> _PROVIDED RECORDS_
══════════

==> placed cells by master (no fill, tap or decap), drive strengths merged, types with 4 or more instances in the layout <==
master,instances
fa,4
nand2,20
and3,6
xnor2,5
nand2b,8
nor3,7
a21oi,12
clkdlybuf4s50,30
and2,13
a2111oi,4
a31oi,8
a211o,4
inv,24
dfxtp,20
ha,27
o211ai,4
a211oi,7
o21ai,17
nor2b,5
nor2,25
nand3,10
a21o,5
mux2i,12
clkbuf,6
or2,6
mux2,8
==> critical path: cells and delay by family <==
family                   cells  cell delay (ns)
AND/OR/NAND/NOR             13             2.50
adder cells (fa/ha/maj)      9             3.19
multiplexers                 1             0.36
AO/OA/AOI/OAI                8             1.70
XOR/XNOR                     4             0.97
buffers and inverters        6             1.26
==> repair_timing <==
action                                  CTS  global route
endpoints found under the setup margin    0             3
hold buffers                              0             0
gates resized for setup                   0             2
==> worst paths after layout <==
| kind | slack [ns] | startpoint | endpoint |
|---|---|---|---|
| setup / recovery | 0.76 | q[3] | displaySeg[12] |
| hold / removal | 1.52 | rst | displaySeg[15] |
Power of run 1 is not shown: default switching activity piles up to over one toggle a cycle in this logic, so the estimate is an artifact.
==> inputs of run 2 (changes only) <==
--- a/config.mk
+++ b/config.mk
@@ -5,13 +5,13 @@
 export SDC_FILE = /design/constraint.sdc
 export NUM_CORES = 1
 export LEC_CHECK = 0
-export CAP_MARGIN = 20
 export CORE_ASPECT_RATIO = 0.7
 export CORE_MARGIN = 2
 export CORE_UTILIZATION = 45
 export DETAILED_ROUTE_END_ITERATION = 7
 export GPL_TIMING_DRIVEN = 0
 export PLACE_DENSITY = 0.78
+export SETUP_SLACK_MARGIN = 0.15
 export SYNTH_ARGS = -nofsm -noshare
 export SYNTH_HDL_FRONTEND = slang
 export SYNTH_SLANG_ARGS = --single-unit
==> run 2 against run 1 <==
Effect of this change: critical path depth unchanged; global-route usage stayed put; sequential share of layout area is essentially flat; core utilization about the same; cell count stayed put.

══════════

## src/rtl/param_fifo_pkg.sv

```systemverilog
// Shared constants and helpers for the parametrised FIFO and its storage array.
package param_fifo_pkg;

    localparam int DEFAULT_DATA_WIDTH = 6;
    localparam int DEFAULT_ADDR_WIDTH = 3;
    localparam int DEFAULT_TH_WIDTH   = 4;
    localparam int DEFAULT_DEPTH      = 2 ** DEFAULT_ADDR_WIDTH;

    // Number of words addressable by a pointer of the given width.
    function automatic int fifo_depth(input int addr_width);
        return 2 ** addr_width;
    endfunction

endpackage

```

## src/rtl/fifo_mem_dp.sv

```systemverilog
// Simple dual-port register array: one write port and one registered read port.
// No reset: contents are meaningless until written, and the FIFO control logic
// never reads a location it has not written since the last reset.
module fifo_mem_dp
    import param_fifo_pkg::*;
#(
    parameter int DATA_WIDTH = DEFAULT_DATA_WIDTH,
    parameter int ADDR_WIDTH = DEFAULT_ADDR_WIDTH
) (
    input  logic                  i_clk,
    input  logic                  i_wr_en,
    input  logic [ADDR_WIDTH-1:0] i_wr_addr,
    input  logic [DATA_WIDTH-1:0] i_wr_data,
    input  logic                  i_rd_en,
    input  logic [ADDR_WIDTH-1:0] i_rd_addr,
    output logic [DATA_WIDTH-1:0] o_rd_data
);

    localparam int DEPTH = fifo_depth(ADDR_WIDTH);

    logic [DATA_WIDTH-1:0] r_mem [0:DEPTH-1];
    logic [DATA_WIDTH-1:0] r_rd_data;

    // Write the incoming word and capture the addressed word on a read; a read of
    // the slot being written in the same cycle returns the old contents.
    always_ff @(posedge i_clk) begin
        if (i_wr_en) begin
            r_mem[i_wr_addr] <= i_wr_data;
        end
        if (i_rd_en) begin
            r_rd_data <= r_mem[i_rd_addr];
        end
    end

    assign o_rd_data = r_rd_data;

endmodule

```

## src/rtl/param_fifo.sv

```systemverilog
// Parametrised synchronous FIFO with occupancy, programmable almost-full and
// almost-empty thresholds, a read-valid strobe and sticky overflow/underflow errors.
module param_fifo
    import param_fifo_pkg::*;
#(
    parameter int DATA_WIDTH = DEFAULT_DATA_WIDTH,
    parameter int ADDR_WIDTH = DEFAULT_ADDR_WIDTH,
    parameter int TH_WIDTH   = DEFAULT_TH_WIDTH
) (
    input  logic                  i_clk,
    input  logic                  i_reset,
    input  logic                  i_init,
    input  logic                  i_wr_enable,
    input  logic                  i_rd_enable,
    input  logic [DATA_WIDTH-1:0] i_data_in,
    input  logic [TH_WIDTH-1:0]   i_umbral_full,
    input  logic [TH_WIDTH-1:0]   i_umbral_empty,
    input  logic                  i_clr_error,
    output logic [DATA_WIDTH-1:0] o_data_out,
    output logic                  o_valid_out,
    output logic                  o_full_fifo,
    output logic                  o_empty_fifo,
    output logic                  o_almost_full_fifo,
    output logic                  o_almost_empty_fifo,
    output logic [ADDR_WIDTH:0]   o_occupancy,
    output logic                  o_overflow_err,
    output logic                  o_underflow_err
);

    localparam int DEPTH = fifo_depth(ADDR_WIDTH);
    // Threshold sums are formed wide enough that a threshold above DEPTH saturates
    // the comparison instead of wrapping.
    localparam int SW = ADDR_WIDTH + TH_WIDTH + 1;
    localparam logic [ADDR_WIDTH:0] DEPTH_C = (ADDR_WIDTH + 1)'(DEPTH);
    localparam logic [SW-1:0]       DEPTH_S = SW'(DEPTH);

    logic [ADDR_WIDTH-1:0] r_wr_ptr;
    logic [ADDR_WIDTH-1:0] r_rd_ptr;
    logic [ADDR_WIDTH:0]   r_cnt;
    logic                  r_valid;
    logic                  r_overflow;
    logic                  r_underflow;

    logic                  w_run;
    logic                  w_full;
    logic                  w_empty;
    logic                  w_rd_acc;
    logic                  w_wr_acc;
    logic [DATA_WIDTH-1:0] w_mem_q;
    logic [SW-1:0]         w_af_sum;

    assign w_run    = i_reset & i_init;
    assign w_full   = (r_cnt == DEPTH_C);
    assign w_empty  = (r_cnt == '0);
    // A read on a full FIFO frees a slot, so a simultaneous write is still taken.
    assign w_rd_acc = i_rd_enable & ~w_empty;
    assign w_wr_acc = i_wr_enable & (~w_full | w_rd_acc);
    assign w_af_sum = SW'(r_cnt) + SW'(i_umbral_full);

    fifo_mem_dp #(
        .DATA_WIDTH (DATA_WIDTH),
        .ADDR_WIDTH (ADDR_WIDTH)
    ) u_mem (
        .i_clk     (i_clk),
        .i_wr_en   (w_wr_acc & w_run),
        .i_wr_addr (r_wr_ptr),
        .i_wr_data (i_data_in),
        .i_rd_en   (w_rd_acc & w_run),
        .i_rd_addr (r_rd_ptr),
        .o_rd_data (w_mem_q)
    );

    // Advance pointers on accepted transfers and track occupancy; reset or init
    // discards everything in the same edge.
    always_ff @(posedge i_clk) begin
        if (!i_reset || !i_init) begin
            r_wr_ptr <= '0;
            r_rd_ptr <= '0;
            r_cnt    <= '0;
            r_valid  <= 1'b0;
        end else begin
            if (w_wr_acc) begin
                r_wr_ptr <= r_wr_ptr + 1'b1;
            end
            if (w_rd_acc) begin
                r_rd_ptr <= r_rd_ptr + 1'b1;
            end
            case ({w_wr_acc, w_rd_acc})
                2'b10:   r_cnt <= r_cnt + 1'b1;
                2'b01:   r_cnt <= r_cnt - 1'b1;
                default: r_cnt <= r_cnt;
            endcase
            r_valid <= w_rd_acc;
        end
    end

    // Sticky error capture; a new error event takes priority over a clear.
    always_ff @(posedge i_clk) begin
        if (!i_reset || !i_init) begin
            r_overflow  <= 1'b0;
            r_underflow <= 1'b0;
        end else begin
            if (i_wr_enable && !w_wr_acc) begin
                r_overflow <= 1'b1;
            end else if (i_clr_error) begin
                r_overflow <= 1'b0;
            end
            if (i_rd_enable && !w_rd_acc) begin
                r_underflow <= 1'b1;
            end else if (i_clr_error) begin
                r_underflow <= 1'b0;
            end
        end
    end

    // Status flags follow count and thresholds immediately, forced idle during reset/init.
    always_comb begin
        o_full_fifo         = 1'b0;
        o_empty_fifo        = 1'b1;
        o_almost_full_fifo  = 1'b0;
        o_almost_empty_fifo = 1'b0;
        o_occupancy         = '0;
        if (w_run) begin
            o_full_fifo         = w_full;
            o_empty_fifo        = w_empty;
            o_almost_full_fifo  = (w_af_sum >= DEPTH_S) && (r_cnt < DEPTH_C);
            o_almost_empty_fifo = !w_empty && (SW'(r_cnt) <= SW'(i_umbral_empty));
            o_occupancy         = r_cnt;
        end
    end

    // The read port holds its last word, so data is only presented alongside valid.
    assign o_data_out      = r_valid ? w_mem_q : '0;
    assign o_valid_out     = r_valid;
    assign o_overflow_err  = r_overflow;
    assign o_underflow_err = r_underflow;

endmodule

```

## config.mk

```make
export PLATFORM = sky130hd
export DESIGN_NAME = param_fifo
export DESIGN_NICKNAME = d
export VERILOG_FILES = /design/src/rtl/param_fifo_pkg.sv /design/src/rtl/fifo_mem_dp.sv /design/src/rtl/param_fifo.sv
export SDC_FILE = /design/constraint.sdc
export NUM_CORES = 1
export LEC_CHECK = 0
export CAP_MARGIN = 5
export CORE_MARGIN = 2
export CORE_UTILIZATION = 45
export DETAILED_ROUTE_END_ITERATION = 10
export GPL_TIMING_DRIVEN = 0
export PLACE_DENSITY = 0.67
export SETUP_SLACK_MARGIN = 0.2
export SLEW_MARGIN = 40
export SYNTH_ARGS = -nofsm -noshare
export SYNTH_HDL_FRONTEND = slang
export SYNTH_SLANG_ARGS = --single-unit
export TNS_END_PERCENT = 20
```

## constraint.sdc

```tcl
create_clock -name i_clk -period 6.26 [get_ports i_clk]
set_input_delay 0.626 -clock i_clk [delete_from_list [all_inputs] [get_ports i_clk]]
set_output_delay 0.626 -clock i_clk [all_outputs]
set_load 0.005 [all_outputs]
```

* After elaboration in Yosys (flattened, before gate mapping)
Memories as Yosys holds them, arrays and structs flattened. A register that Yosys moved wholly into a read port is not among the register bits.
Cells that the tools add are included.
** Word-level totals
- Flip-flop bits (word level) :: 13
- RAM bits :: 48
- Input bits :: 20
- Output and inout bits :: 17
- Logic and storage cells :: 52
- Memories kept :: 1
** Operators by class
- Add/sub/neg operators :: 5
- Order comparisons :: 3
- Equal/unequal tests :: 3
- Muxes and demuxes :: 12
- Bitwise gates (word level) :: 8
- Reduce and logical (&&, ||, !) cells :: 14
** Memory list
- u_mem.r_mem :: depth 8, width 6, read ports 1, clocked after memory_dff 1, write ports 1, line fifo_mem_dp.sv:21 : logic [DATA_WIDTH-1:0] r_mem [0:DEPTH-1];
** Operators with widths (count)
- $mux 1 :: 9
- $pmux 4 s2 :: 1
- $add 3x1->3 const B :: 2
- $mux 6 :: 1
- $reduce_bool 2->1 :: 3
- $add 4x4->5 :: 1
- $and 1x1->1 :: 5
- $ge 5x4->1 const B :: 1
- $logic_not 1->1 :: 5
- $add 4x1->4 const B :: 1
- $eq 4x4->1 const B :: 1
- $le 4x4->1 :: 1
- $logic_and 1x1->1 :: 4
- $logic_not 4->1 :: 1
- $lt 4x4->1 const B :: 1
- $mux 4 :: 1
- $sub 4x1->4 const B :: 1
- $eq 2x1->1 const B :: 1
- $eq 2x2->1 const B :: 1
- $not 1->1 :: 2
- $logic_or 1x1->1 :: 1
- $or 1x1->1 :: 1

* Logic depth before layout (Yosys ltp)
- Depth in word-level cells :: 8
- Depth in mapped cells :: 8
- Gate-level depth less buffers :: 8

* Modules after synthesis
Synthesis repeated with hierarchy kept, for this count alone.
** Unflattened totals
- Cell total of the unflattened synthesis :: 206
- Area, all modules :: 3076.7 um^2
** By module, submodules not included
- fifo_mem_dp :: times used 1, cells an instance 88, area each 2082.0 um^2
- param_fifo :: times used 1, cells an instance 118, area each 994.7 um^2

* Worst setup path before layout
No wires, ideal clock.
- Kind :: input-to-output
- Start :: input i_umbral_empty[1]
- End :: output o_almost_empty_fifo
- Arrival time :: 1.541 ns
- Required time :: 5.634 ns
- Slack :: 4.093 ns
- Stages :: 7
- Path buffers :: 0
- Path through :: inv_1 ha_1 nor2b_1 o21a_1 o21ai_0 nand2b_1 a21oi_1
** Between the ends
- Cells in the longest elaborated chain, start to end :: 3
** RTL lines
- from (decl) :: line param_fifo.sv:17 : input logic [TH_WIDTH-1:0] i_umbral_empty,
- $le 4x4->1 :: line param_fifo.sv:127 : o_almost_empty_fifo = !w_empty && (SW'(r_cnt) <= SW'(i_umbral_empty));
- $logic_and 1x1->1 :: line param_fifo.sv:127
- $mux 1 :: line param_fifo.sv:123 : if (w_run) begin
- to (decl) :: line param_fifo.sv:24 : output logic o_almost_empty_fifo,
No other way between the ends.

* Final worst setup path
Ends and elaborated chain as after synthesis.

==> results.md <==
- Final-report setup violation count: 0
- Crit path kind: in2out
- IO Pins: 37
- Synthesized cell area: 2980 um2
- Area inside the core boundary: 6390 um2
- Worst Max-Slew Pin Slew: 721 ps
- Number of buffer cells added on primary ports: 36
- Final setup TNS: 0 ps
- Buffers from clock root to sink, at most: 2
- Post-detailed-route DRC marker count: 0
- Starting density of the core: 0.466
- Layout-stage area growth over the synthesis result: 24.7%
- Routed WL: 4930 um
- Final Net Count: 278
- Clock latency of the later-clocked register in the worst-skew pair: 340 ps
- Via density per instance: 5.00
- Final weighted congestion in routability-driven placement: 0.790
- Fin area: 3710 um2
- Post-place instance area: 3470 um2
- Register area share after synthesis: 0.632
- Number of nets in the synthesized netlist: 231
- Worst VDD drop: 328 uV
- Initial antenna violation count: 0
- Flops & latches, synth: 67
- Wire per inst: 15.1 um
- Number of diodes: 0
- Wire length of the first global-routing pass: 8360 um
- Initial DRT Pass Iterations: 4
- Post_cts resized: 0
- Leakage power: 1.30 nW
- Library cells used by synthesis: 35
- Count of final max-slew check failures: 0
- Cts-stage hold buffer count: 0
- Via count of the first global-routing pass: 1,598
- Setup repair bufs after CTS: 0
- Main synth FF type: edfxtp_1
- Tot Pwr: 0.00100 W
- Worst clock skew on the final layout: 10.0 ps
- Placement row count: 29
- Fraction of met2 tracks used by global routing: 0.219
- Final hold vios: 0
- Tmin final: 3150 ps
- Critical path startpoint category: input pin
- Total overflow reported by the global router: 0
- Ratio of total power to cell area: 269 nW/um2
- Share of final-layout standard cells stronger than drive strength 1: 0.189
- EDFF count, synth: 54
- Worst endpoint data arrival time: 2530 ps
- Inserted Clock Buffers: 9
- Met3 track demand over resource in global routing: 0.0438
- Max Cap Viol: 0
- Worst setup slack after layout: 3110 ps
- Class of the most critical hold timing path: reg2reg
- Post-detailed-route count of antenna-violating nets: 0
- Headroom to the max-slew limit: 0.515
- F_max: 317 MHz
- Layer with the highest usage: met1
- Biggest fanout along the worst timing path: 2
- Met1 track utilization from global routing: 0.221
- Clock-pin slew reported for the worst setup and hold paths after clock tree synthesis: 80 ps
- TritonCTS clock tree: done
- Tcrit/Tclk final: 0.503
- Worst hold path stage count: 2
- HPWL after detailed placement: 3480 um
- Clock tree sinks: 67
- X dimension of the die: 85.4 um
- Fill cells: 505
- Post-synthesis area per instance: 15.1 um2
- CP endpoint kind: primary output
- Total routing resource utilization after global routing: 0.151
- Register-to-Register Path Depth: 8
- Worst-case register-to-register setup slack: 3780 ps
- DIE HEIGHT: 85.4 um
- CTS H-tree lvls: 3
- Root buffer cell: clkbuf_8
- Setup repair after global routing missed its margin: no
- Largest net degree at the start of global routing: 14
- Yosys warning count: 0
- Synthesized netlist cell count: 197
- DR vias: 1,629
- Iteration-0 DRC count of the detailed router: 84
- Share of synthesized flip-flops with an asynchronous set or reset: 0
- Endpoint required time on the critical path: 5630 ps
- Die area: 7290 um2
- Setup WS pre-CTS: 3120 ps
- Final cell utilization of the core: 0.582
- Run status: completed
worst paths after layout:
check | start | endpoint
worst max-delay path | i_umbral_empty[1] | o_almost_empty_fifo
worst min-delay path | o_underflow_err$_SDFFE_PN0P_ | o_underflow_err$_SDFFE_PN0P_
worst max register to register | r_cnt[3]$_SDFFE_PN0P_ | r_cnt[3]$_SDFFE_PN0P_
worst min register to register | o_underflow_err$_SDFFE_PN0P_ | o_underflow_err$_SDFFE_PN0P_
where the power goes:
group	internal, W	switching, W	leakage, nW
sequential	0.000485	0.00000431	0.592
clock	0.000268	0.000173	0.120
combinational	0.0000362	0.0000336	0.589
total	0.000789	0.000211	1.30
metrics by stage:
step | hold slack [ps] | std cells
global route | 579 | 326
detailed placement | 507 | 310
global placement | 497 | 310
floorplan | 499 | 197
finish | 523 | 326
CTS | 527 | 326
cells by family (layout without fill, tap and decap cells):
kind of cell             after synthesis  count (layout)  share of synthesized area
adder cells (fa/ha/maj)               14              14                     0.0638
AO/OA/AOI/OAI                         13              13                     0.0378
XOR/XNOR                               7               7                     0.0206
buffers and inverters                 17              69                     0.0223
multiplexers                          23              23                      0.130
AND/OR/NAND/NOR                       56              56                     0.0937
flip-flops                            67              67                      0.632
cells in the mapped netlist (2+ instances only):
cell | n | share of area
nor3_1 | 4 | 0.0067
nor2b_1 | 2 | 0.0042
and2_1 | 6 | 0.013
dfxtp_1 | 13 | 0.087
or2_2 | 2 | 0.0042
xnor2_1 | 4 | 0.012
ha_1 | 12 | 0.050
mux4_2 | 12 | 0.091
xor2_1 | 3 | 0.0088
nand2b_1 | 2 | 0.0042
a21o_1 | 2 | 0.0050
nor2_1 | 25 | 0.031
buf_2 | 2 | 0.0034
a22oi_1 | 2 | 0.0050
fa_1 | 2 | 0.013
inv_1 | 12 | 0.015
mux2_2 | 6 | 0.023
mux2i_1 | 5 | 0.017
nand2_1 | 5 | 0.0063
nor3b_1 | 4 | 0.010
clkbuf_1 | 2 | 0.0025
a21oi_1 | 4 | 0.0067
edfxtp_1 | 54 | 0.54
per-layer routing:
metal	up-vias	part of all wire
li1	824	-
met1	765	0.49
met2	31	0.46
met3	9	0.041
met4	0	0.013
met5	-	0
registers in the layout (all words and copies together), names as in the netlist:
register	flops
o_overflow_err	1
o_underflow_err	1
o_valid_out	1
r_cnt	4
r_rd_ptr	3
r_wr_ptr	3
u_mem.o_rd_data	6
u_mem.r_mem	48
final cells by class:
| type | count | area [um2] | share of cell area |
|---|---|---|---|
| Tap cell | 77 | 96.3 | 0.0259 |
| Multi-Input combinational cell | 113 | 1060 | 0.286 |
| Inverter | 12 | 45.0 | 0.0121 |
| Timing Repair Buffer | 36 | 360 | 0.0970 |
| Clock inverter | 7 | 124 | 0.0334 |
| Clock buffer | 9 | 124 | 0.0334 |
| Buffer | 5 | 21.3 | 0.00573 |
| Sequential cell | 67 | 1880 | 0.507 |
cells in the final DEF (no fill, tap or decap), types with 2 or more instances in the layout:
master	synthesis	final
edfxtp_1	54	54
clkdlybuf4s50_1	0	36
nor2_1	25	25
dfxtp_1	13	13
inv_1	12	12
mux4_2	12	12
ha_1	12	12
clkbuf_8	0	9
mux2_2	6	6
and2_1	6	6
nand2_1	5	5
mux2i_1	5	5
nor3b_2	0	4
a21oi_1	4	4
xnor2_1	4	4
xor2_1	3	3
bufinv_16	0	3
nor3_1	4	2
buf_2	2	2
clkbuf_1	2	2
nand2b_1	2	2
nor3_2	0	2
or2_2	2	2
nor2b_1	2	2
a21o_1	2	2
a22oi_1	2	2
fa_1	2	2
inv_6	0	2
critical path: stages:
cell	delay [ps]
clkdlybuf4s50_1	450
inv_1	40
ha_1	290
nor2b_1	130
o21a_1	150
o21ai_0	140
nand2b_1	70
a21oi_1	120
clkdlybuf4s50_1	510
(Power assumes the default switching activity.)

══════════

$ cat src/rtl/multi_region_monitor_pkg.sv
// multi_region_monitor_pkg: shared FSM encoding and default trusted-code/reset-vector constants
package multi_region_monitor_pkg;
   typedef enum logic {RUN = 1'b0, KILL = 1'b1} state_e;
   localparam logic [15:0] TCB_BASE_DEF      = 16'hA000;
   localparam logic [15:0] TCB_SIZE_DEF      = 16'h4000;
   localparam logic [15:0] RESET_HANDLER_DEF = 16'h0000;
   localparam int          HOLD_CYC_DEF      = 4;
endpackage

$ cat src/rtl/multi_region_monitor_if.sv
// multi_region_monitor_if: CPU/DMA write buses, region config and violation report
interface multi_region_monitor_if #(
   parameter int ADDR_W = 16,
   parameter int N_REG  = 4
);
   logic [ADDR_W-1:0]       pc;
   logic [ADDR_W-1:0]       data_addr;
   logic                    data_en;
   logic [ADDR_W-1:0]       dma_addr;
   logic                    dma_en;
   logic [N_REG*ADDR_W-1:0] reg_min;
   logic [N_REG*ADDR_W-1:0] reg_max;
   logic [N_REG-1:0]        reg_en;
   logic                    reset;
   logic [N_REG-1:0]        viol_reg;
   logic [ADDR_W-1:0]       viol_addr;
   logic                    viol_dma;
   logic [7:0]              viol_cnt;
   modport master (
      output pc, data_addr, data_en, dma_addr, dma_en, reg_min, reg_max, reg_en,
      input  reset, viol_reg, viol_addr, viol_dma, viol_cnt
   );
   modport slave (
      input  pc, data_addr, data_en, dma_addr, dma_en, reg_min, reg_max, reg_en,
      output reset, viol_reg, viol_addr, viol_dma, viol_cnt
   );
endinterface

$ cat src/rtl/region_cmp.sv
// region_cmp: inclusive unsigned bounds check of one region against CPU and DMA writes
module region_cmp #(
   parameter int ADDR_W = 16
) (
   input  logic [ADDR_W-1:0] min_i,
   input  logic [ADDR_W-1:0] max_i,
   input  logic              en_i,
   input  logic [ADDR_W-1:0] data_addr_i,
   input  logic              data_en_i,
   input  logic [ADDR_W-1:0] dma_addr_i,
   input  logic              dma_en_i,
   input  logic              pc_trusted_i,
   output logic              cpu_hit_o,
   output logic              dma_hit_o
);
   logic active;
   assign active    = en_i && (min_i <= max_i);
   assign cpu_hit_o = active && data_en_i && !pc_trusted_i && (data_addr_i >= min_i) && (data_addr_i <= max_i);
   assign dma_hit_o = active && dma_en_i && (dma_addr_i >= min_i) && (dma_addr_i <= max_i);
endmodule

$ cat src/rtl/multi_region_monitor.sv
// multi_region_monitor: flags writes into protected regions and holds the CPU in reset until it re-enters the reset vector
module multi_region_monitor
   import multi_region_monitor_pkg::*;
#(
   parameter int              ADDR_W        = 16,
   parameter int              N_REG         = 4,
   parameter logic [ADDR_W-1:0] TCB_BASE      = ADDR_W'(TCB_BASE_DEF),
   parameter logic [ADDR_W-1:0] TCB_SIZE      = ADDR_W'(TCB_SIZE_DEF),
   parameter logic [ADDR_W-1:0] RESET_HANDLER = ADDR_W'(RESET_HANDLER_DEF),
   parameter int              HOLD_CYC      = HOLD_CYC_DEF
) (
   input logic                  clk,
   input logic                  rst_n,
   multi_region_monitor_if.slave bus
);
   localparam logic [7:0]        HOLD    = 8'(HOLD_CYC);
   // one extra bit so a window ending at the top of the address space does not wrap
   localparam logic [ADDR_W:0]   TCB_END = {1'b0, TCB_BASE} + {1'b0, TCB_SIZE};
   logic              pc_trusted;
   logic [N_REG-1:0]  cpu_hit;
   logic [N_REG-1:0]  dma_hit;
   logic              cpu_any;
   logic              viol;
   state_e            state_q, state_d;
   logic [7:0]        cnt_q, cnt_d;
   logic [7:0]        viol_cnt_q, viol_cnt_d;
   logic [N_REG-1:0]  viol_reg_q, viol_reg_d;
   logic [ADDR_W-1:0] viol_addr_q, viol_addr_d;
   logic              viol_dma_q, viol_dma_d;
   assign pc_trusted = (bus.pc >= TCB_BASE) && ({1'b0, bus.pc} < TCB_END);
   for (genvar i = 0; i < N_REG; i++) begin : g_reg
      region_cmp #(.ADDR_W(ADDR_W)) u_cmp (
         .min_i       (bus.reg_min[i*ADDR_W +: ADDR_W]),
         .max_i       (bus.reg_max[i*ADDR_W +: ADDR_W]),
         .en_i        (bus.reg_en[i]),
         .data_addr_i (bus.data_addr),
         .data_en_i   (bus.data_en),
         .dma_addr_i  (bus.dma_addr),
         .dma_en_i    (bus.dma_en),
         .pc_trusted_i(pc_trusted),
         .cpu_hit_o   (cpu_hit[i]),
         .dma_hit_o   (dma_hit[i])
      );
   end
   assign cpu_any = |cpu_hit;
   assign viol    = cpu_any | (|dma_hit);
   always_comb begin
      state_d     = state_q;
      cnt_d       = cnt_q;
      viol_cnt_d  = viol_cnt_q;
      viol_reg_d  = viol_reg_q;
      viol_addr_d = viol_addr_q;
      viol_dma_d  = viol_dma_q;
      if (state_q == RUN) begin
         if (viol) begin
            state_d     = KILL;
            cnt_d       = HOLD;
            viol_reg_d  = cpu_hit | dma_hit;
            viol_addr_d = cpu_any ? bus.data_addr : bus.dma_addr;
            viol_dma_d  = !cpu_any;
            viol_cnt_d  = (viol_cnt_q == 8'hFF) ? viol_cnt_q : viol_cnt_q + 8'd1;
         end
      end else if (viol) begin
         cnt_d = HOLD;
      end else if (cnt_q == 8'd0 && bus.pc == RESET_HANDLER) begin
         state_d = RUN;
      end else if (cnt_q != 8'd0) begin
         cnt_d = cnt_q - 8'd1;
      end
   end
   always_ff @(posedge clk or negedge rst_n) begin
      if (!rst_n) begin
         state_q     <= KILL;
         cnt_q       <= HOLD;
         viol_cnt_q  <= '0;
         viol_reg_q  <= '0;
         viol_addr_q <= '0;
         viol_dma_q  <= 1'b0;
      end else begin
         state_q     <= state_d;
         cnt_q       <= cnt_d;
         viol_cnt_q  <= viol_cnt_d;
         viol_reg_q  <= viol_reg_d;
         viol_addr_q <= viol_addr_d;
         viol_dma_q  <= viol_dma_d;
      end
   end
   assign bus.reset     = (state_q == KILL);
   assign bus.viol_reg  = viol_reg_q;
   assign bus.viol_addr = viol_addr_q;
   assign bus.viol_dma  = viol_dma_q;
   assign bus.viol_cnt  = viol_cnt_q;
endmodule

══════════

> _WHAT IS EXPECTED_
For each line above that holds the string "displaySeg", provide a copy of that line.

> _ANSWER TO THIS TASK_
| setup / recovery | 0.76 | q[3] | displaySeg[12] |
| hold / removal | 1.52 | rst | displaySeg[15] |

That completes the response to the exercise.